# St Barts Forums > Meetings in SBH (and elsewhere) >  >  Saint Barth Dental 2016 dates

## evening

Greetings! 

Saint Barth Dental's annual meeting on the island will be January 18 - 22, 2016 at the conference center at the Captainerie. 

All dentists vacationing and living on the island are invited. 

Details can be found at www.SaintBarthDental.com, including information about our hotel and villa partners.

Speaker and program to be announced soon. Hotel rates will be announced as soon as they are available.

----------


## stbartshopper

We were talking to friends who are long time Villa owners on the island. The wife was attended to by an island dentist for a dental problem instead of going back to the States. We were told her mouth was 'ruined' and will require three surgeries to bring it back which she has chosen not to do. The dentist and our friends will remain nameless. What is the general opinion of the Forum members of the dental quality of care on the island?

----------


## primo

her mouth was ruined??  your comment  is so generic, it is very disrepectful of the few well trained dentists on the island.   Her mouth was ruined and she has chosen not to "bring it back"?

----------


## stbartshopper

I am unaware of the quality of dentists on the island but assume as in most places they are very good. The wife had a lot of work done on her teeth last year in SBH. We saw her and her husband at Le Carre right after she had completed one of her visits. She could not speak as her mouth was still numb from the local anesthetic, which of course is to be expected. Last week we ran into them at Oasis. We asked how she was dental wise and her husband said terrible. He said the dentist 'ruined her mouth' and she was told by her stateside dentist that it would take three separate surgeries to correct the problems caused by the dentist in SBH. The husband went on to say his wife had decided not to have the additional surgeries and would live with her problems. I realize there are always two sides to every story and apologize for appearing to be disrespectful.

----------


## tim

I've been told by many island residents that there are some excellent dentists on the island, and I've found that to be true with the one who treated me.

----------


## elgreaux

our dentist here is excellent.

----------


## didier

why is there a meeting on here that is a year away?

----------


## elgreaux

advance publicity...

----------


## JEK

Lining up next year tax deductions :)

----------


## didier

> Lining up next year tax deductions



i agree, too funny

----------


## JEK

For those who may not know about the annual meeting. From a few years ago.

----------


## elgreaux

also in this year's Weekly iJ if you want to post that as well...

----------


## JEK



----------


## GramChop

Part of my job is organizing events on a grand scale for executives in my industry.  Me thinks I'll start looking at locales other than state-side.   :cool:

----------


## kent1994

> We were talking to friends who are long time Villa owners on the island. The wife was attended to by an island dentist for a dental problem instead of going back to the States. We were told her mouth was 'ruined' and will require three surgeries to bring it back which she has chosen not to do. The dentist and our friends will remain nameless. What is the general opinion of the Forum members of the dental quality of care on the island?

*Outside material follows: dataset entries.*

==> src/rtl/adcpp_pkg.sv <==
/*
 * Shared constants and carrier types of the parallel read/convert port of a
 * 12-bit sampling converter.
 * Assumes a single 250 MHz clock and a synchronous active-high reset.
 */
package adcpp_pkg;

    // Widths of the result word and of the output lane bus.
    localparam int RES_W  = 12;
    localparam int LANE_W = 16;

    // Clock period and the least request hold time, in nanoseconds.
    localparam int CLK_PERIOD_NS = 4;
    localparam int REQ_HOLD_NS   = 40;
    // Least time rounds up to whole cycles.
    localparam int REQ_HOLD_CYC  = (REQ_HOLD_NS + CLK_PERIOD_NS - 1) / CLK_PERIOD_NS;

    // Default conversion length in internal clock cycles.
    localparam int CONV_CYC_DEF  = 2000;
    localparam int CNT_W         = 16;

    // Reset values.
    localparam logic [RES_W-1:0]  RES_RST  = 12'h000;
    localparam logic [LANE_W-1:0] LANE_RST = 16'h0000;
    localparam logic [3:0]        ZERO4    = 4'h0;

    // Converter states.
    typedef enum logic [0:0] {
        ADCPP_IDLE = 1'b0,
        ADCPP_CONV = 1'b1
    } adcpp_state_t;

    // Control pins as seen after synchronisation.
    typedef struct packed {
        logic cs_n;
        logic rc_n;
        logic byte_sel;
    } adcpp_ctl_t;

    // Driven lane bus with its enable (enable low while driving).
    typedef struct packed {
        logic [LANE_W-1:0] data;
        logic [LANE_W-1:0] oe_n;
    } adcpp_lanes_t;

endpackage : adcpp_pkg

==> src/rtl/adcpp_lane_mux.sv <==
/*
 * Lane mapper: places the 12-bit result on the 16 output lanes in word or
 * swapped-byte order with zero fill.
 * Assumes its inputs are already in the clock domain; purely combinational.
 */
`timescale 1ns/100ps
module adcpp_lane_mux (
    input  wire logic [adcpp_pkg::RES_W-1:0]  result,
    input  wire logic                         byte_sel,
    output logic      [adcpp_pkg::LANE_W-1:0] lanes
);

    // Lane 15 is the first upper pin; lanes 3..0 are the last lower pins.
    always_comb begin
        if (byte_sel) begin
            lanes = {result[3:0], adcpp_pkg::ZERO4, result[11:4]};
        end else begin
            lanes = {result[11:0], adcpp_pkg::ZERO4};
        end
    end

endmodule : adcpp_lane_mux

==> src/rtl/adcpp_port.sv <==
/*
 * Parallel read/convert host port of a 12-bit sampling converter: control
 * pin decoding, conversion timing, busy flag, result register and the
 * three-state output lanes.
 * Assumes pins arrive asynchronously and an analog core supplies a sample
 * word on sample_in that is stable while a conversion runs.
 */
// Notes on behaviour
// - Lanes float unless chip select is low and read/convert is high.
// - Byte select low puts result bits 11..4 on upper lanes, 3..0 on the next four.
// - Byte select low drives the last four lower lanes to zero.
// - Byte select high swaps bytes: bits 3..0 on upper lanes, 11..4 on lower.
// - Byte select high drives the last four upper lanes to zero.
// - With select low, read/convert falling holds the sample and starts a conversion.
// - With select low, read/convert rising enables the outputs.
// - The two controls are ORed, so select falling with read/convert low converts.
// - Select falling with read/convert high enables outputs without converting.
// - Busy is low from conversion start until the result is latched.
// - New data is on the lanes by the time busy rises.
// - If both controls are low as busy rises, a new conversion starts at once.
// - Requests arriving while busy is low are ignored.
// - Results are straight unsigned binary.
`timescale 1ns/100ps
module adcpp_port #(
    parameter int CONV_CYC = adcpp_pkg::CONV_CYC_DEF
) (
    input  wire logic                         clk,
    input  wire logic                         sys_rst,
    input  wire logic                         cs_n_pin,
    input  wire logic                         rc_n_pin,
    input  wire logic                         byte_sel_pin,
    input  wire logic [adcpp_pkg::RES_W-1:0]  sample_in,
    output logic                              busy_n_ff,
    output logic                              hold_ff,
    output logic      [adcpp_pkg::LANE_W-1:0] lane_out_ff,
    output logic      [adcpp_pkg::LANE_W-1:0] lane_oe_n_ff
);

    localparam logic [adcpp_pkg::CNT_W-1:0] CONV_LAST =
        adcpp_pkg::CNT_W'(CONV_CYC - 1);
    localparam logic [adcpp_pkg::CNT_W-1:0] CNT_ZERO = '0;
    localparam logic [2:0]                  SYNC_RST = 3'h7;

    // Two-stage synchronisers; the first stage feeds only the second.
    logic [2:0]              sync1_ff;
    logic [2:0]              sync2_ff;
    adcpp_pkg::adcpp_ctl_t   ctl;

    always_ff @(posedge clk) begin
        if (sys_rst) begin
            sync1_ff <= SYNC_RST;
            sync2_ff <= SYNC_RST;
        end else begin
            sync1_ff <= {cs_n_pin, rc_n_pin, byte_sel_pin};
            sync2_ff <= sync1_ff;
        end
    end

    assign ctl = adcpp_pkg::adcpp_ctl_t'(sync2_ff);

    // Conversion request is a level: both controls low. A level, not an
    // edge, is used so that a request still standing when busy rises
    // starts the next conversion, and either pin may fall first.
    logic req_lvl;
    assign req_lvl = ~(ctl.cs_n | ctl.rc_n);

    // Short glitches are not filtered; the host is trusted to hold the
    // request for the documented minimum, which spans several cycles.

    adcpp_pkg::adcpp_state_t        state_ff;
    adcpp_pkg::adcpp_state_t        nxt_state;
    logic [adcpp_pkg::CNT_W-1:0]    cnt_ff;
    logic [adcpp_pkg::RES_W-1:0]    held_ff;
    logic [adcpp_pkg::RES_W-1:0]    result_ff;
    logic                           done;

    assign done = (state_ff == adcpp_pkg::ADCPP_CONV) && (cnt_ff == CONV_LAST);

    // Next state: any request while converting is ignored.
    always_comb begin
        case (state_ff)
            adcpp_pkg::ADCPP_IDLE: begin
                nxt_state = req_lvl ? adcpp_pkg::ADCPP_CONV : adcpp_pkg::ADCPP_IDLE;
            end
            adcpp_pkg::ADCPP_CONV: begin
                nxt_state = done ? adcpp_pkg::ADCPP_IDLE : adcpp_pkg::ADCPP_CONV;
            end
            default: begin
                nxt_state = adcpp_pkg::ADCPP_IDLE;
            end
        endcase
    end

    always_ff @(posedge clk) begin
        if (sys_rst) begin
            state_ff <= adcpp_pkg::ADCPP_IDLE;
        end else begin
            state_ff <= nxt_state;
        end
    end

    // Conversion timer runs CONV_CYC cycles from the start.
    always_ff @(posedge clk) begin
        if (sys_rst) begin
            cnt_ff <= CNT_ZERO;
        end else if (state_ff == adcpp_pkg::ADCPP_CONV && !done) begin
            cnt_ff <= cnt_ff + 1'b1;
        end else begin
            cnt_ff <= CNT_ZERO;
        end
    end

    // Sample is held at start; the result register updates at the end.
    always_ff @(posedge clk) begin
        if (sys_rst) begin
            held_ff   <= adcpp_pkg::RES_RST;
            result_ff <= adcpp_pkg::RES_RST;
        end else begin
            if (state_ff == adcpp_pkg::ADCPP_IDLE && req_lvl) begin
                held_ff <= sample_in;
            end
            if (done) begin
                result_ff <= held_ff;
            end
        end
    end

    // Track/hold indicator for the analog core.
    always_ff @(posedge clk) begin
        if (sys_rst) begin
            hold_ff <= 1'b0;
        end else begin
            hold_ff <= (nxt_state == adcpp_pkg::ADCPP_CONV);
        end
    end

    // Busy falls with the start and rises the cycle the result is stored.
    always_ff @(posedge clk) begin
        if (sys_rst) begin
            busy_n_ff <= 1'b1;
        end else begin
            busy_n_ff <= (nxt_state != adcpp_pkg::ADCPP_CONV);
        end
    end

    // Lane data comes from the next result value so that it is on the
    // lanes in the same cycle that busy rises.
    logic [adcpp_pkg::RES_W-1:0]  nxt_result;
    logic [adcpp_pkg::LANE_W-1:0] nxt_lanes;

    assign nxt_result = done ? held_ff : result_ff;

    adcpp_lane_mux u_lane_mux (
        .result   (nxt_result),
        .byte_sel (ctl.byte_sel),
        .lanes    (nxt_lanes)
    );

    // Output enable is a level decode of the two controls, so rising
    // read/convert or falling select both open the lanes.
    always_ff @(posedge clk) begin
        if (sys_rst) begin
            lane_out_ff  <= adcpp_pkg::LANE_RST;
            lane_oe_n_ff <= ~adcpp_pkg::LANE_RST;
        end else begin
            lane_out_ff  <= nxt_lanes;
            lane_oe_n_ff <= {adcpp_pkg::LANE_W{ctl.cs_n | ~ctl.rc_n}};
        end
    end

endmodule : adcpp_port

==> config.mk <==
export PLATFORM = sky130hd
export DESIGN_NAME = adcpp_port
export DESIGN_NICKNAME = d
export VERILOG_FILES = /design/src/rtl/adcpp_pkg.sv /design/src/rtl/adcpp_lane_mux.sv /design/src/rtl/adcpp_port.sv
export SDC_FILE = /design/constraint.sdc
export NUM_CORES = 1
export LEC_CHECK = 0
export BUFFER_PORTS_ARGS = -buffer_cell sky130_fd_sc_hd__buf_2
export CAP_MARGIN = 10
export CORE_ASPECT_RATIO = 0.7
export CORE_MARGIN = 4
export CORE_UTILIZATION = 58
export CTS_CLUSTER_DIAMETER = 150
export DETAILED_ROUTE_END_ITERATION = 10
export PLACE_DENSITY_LB_ADDON = 0.05
export SKIP_LAST_GASP = 1
export SYNTH_ARGS = -nofsm -noshare
export SYNTH_HDL_FRONTEND = slang
export SYNTH_SLANG_ARGS = --single-unit
==> constraint.sdc <==
create_clock -name clk -period 3.79 [get_ports clk]
set_input_delay 1.137 -clock clk [delete_from_list [all_inputs] [get_ports clk]]
set_output_delay 1.137 -clock clk [all_outputs]
set_load 0.01 [all_outputs]
== Word-level counts from Yosys, hierarchy flattened ==
Cells that the tools add are included.
Operators by class
  add/subtract/negate cells: 1
  eq/ne operators: 1
  muxes and demuxes: 5
  bitwise gates (word level): 8
  reduce and logical (&&, ||, !) cells: 7
Operator list (number)
  adder 16 x 1 -> 16 bit, second input constant: 1
  equality test 16 x 11 -> 1 bit, second input constant: 1
  two-way mux 16 bit: 1
  two-way mux 12 bit: 1
  NOT 1 bit: 6
  OR reduction 2 bit: 3
  logical AND 1 bit: 3
  two-way mux 1 bit: 2
  OR 1 bit: 2
  case mux 1 bit (2 select lines): 1
  zero test 1 bit: 1
Word-level totals
  register bits: 65
  output and inout bits: 34

== Logic depth before layout (Yosys ltp) ==
Gate-level depths: netlist of run 1.
  word-level depth: 6
  depth in mapped cells: 7
  gate-level depth less buffers: 5

== Hierarchy ==
From an unflattened synthesis of run 1, not the netlist that was laid out.
Unflattened totals
  cell total of the unflattened synthesis: 293
  area total of the unflattened synthesis: 2660.1 µm²
By module, submodules not included
  adcpp_port: instances 1, cells each 275, area each 2486.1 µm²
  adcpp_lane_mux: instances 1, cells each 18, area each 173.9 µm²

== Worst setup path after synthesis of run 1 ==
OpenSTA, ideal clock, no wires.
  kind: input port to flip-flop
  start point: input sys_rst
  end point: register hold_ff
  setup time: 0.135 ns
  arrival time: 1.949 ns
  data required time: 3.655 ns
  path slack: 1.707 ns
  stages on the path: 3
  buffers on the path: 2
  cells stage by stage: clkbuf_1 -> clkbuf_1 -> o21ai_0
RTL lines
  start, declared: RTL line adcpp_port.sv:28  | input wire logic sys_rst,
  end signal, assigned: RTL line adcpp_port.sv:133  | hold_ff <= (nxt_state == adcpp_pkg::ADCPP_CONV);
  end, declared: RTL line adcpp_port.sv:34  | output logic hold_ff,
No word-level cell between the ends.

== Worst setup path after layout of run 1 ==
  start point: register cnt_ff[0] (netlist name)
  end point: register lane_out_ff[15] (netlist name)
On the way
  cells in the longest elaborated chain, start to end: 4
Ends and longest elaborated chain
  start, declared: RTL line adcpp_port.sv:72  | logic [adcpp_pkg::CNT_W-1:0] cnt_ff;
  start signal, assigned: RTL line adcpp_port.sv:107  | cnt_ff <= cnt_ff + 1'b1;
  equality test 16 x 11 -> 1 bit: RTL line adcpp_port.sv:77  | assign done = (state_ff == adcpp_pkg::ADCPP_CONV) && (cnt_ff == CONV_LAST);
  logical AND 1 bit: RTL line adcpp_port.sv:77
  two-way mux 12 bit
  two-way mux 16 bit: RTL line adcpp_lane_mux.sv:15  | if (byte_sel) begin
  end signal, assigned: RTL line adcpp_port.sv:163  | lane_out_ff <= adcpp_pkg::LANE_RST;
  end signal, assigned: RTL line adcpp_port.sv:166  | lane_out_ff <= nxt_lanes;
  end, declared: RTL line adcpp_port.sv:35  | output logic [adcpp_pkg::LANE_W-1:0] lane_out_ff,
Every way passes these cells.
A chain may end at the register's enable or synchronous reset.

==> results.py, run 1 <==
metrics = {
    "floorplan": {
        "fp.dieArea_um2": 5572,
        "ios": 51,
        "dieWidth_um": 87.52,
        "initial_core_util_pct": 62.79,
        "rows": 19,
        "fp.dieH_um": 63.67,
        "fp.coreArea_um2": 4089,
    },
    "finish": {
        "drive_gt1_share_pct": 29.35,
        "antenna_cells": 0,
        "areaGrowthSynthToFinish_pct": 12.52,
        "utilization_pct": 70.65,
        "final_cells": 345,
        "layout.nets": 306,
    },
    "synthesis": {
        "yosys.area.top_type_share_pct": 50.68,
        "yosysSeqAreaShare_pct": 50.68,
        "synth_fp_nets": 271,
        "synthesis.area_um2": 2567,
        "netlist_instances": 253,
        "synth_cell_types": 32,
        "ys_ff_latch": 65,
        "synth_edf_count": 0,
        "async_reset_ff_share_pct": 0,
        "syn_avg_cell_area_um2": 10.15,
        "ys_top_cells_by_area": "dfxtp_1 51%, mux4_2 6.1%, nor2_1 5.1%",
        "yosysTopAreaCell": "dfxtp_1",
        "synth_ff_type": "dfxtp_1",
        "ys_warn_count": 0,
    },
    "sta": {
        "rsz0062_at_grt": "no",
        "post-route-period-util_pct": 64.91,
        "slew_violations": 0,
        "fmax_mhz": 406.5,
        "tns_ps": 0,
        "min_period_ps": 2460,
        "tightest_slew_ps": 794.9,
        "maxSlewHeadroom_pct": 46.88,
        "hold_viol_final": 0,
        "skew_ps": 8.867,
        "setup_viol": 0,
    },
    "drt": {
        "wl_per_cell_um": 13.23,
        "drt-pass1-iter-count": 4,
        "vias": 1800,
        "drt_first_iter_violations": 107,
        "drc": 0,
        "via_per_inst": 5.217,
        "routed_wl_um": 4564,
        "drtAntennaViolNets": 0,
    },
    "critical_path": {
        "required_ps": 3990,
        "rr_endpoint": "lane_out_ff[15]$_SDFF_PP0_",
        "cp_max_fo": 20,
        "end_kind": "flop",
        "crit-reg2reg-launch": "cnt_ff[0]$_SDFF_PP0_",
        "ff2ff_setup_slack_ps": 1330,
        "cp.arrival_ps": 2660,
        "crit_path_cell_trace": "ha_1 > and4_1 > nand4_2 > mux4_1 > nor2b_1",
        "r2r_cells": 5,
        "start_kind": "flop",
        "worst_path_largest_cell_delay_ps": 720,
        "critPathSlowestCell": "mux4_1",
        "crit_type": "reg2reg",
    },
    "power": {
        "switching_share_pct": 22.55,
        "intPower_mw": 0.9340,
        "p_leak_nw": 1.180,
        "ir_drop_uv": 300.9,
        "powerDensity_nw_per_um2": 417.4,
        "p_comb_share_pct": 2.6,
        "pwr-share-clk_pct": 40.0,
        "p_seq_share_pct": 57.4,
        "p_switching_mw": 0.2719,
    },
    "worst_hold_path": {
        "min_from": "sync1_ff[0]$_SDFF_PP1_",
        "min_path_cells": 1,
        "hp-class": "reg2reg",
        "whs_endpoint": "ctl[0]$_SDFF_PP1_",
    },
    "placed_design": {
        "place_hpwl_um": 3096,
        "port_buffers": 50,
        "placed_cells_incl_taps": 329,
        "gp_congestion": 0.8538,
    },
    "clock_tree": {
        "ctsRootBufferMaster": "clkbuf_8",
        "ctsResizeCount": 0,
        "htreeDepth": 3,
        "post-cts-setup-buffers": 0,
        "cts_hold_buf": 0,
        "cts_tree": "built",
        "clk_latency_ps": 330,
        "clock-sinks": 65,
        "cts_made_buffers": 9,
        "cts.path.max_buffers": 2,
        "path_clk_slew_ps": 70,
    },
    "global_routing": {
        "antenna_found_initial": 0,
        "grt_use_total_pct": 17.96,
        "grt_pass1_vias": 1575,
        "grt_max_degree": 47,
        "grt_remaining_overflow": 0,
        "grt_first_pass_wirelength_um": 7624,
    },
    "run": {
        "cap_viol_max_count": 0,
    },
    "status": {
        "outcome": "finished clean",
    },
}
[stage by stage]
stage / instance area [um^2] / setup slack, ps / hold WS [ps] / power, mW
final: 2889 / 1330 / 409.1 / 1.206
after global routing: 2889 / 1103 / 426.4 / 1.258
after CTS: 2889 / 1305 / 410.2 / 1.218
after detailed placement: 2726 / 1314 / 394.1 / 0.7397
after global placement: 2726 / 1369 / 384.2 / 0.7391
after floorplan: 2567 / 1707 / 367.2 / 0.7292
[how the worst max path moves through the flow]
| stage | from | to | slack [ps] | cells past startpoint |
|---|---|---|---|---|
| CTS | cnt_ff[0]$_SDFF_PP0_ | lane_out_ff[15]$_SDFF_PP0_ | 1310 | 5 |
| floorplan | sys_rst | hold_ff$_SDFF_PP0_ | 1710 | 3 |
| detailed placement | cnt_ff[0]$_SDFF_PP0_ | lane_out_ff[15]$_SDFF_PP0_ | 1310 | 5 |
| global route | cnt_ff[0]$_SDFF_PP0_ | lane_out_ff[15]$_SDFF_PP0_ | 1100 | 5 |
| global placement | cnt_ff[0]$_SDFF_PP0_ | lane_out_ff[15]$_SDFF_PP0_ | 1370 | 5 |
| finish | cnt_ff[0]$_SDFF_PP0_ | lane_out_ff[15]$_SDFF_PP0_ | 1330 | 5 |
[registers in the layout, indices dropped and copies added, names as in the netlist]
name / count
busy_n_ff: 1
cnt_ff: 16
ctl: 3
held_ff: 12
hold_ff: 1
lane_oe_n_ff: 1
lane_out_ff: 16
result_ff: 12
sync1_ff: 3
[layout by cell type, fill, tap and decap left out, drive strengths merged]
cell      synthesis  final
nor3              8      8
o21a              1      1
clkinvlp          0      2
buf              18     52
clkbuf           10     10
or2               6      6
and4              2      2
mux4              8      8
nor4              4      4
nand2b            1      1
dfxtp            65     65
xnor2            10     10
and3              2      2
or3               1      1
o21ai             1      1
nor4b             1      1
nand3b            1      1
ha                1      1
nand4             6      6
mux2i            12     12
nor2b             8      8
inv               2      2
clkinv            0      4
nand2            27     27
a21oi            12     12
nand3             7      7
xor2              4      4
nor2             35     35
[synthesized netlist by cell type (3+ instances only)]
cell	count
dfxtp_1	65
nor2_1	35
nand2_1	27
buf_4	15
a21oi_1	12
mux2i_1	12
clkbuf_1	10
xnor2_1	10
nor3_1	8
mux4_2	7
nand3_1	7
or2_2	6
nand4_1	5
nor2b_1	5
xor2_1	4
nor2b_4	3
nor4_1	3
[cell type report]
cell class	instances	area, um^2
clock buffer	10	127.6
clock inverter	6	35.03
fill	316	1200
inverter	2	7.507
multi-input combinational	158	1087
sequential	65	1301
tap	52	65.06
timing repair buffer	52	265.3
[per-layer routing]
layer,GRT usage [%],up-vias,wire length [um]
met2,24.53,62,1876
met4,6.322,0,44
met5,0,-,0
li1,-,906,-
met3,7.552,7,345
met1,25.14,825,2296
[critical path, delay by kind of cell, from the launching register on]
kind / cells / cell delay [ps]
flip-flops: 1 / 370
adder cells (fa/ha/maj): 1 / 240
multiplexers: 1 / 720
AND/OR/NAND/NOR: 3 / 990
[power by group through the flow]
stage,Clock [mW],Sequential [mW],Combinational [mW]
2_1_floorplan,0,0.706,0.0232
3_3_place_gp,0,0.708,0.0315
3_5_place_dp,0,0.708,0.0319
4_1_cts,0.493,0.692,0.0320
5_1_grt,0.530,0.693,0.0350
6_report,0.482,0.692,0.0317
[cells by family (layout without fill, tap and decap cells)]
group	after synthesis	after routing	share of synthesized area [%]
and+or+nand+nor	109	109	22.42
adders and majority gates	1	1	0.4873
xor gates and xnor gates	14	14	4.776
DFF	65	65	50.68
muxes	20	20	11.84
AOI/OAI and AO/OA	14	14	2.827
buffers and inverters	30	70	6.969
Note: power is estimated with default switching activity, not from simulation.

I don't understand what all of this has to do with the 2016 Saint Barth Dental annual meeting?

----------


## JEK

> I don't understand what all of this has to do with the 2016 Saint Barth Dental annual meeting?



Part of the "no thread goes unposted" pattern.

----------


## evening

Wow - I got swamped and never checked back... Sorry.

A few comments:

We announce the meeting as early as possible. I'm sure no one wants their dentists canceling appointments at the last minute so they can take vacation, even a learning one! They tend to schedule their travel well in advance as a result. Our attendees book their villas/hotels for the following year before they leave the island in January. 

There are excellent dentists on the island. They use the most advance techniques - many have been using cutting edge technology for years that is just reaching the US. My father, a retired dentist who was very active in the NJ and American Dental Associations was amazed at the quality of care when he arrived on the island in 1990. 

Sure, it's a tax write off (except for the air) but a week in Saint Barth relieves a lot of stress, teaches new techniques that can only benefit you the patient!

----------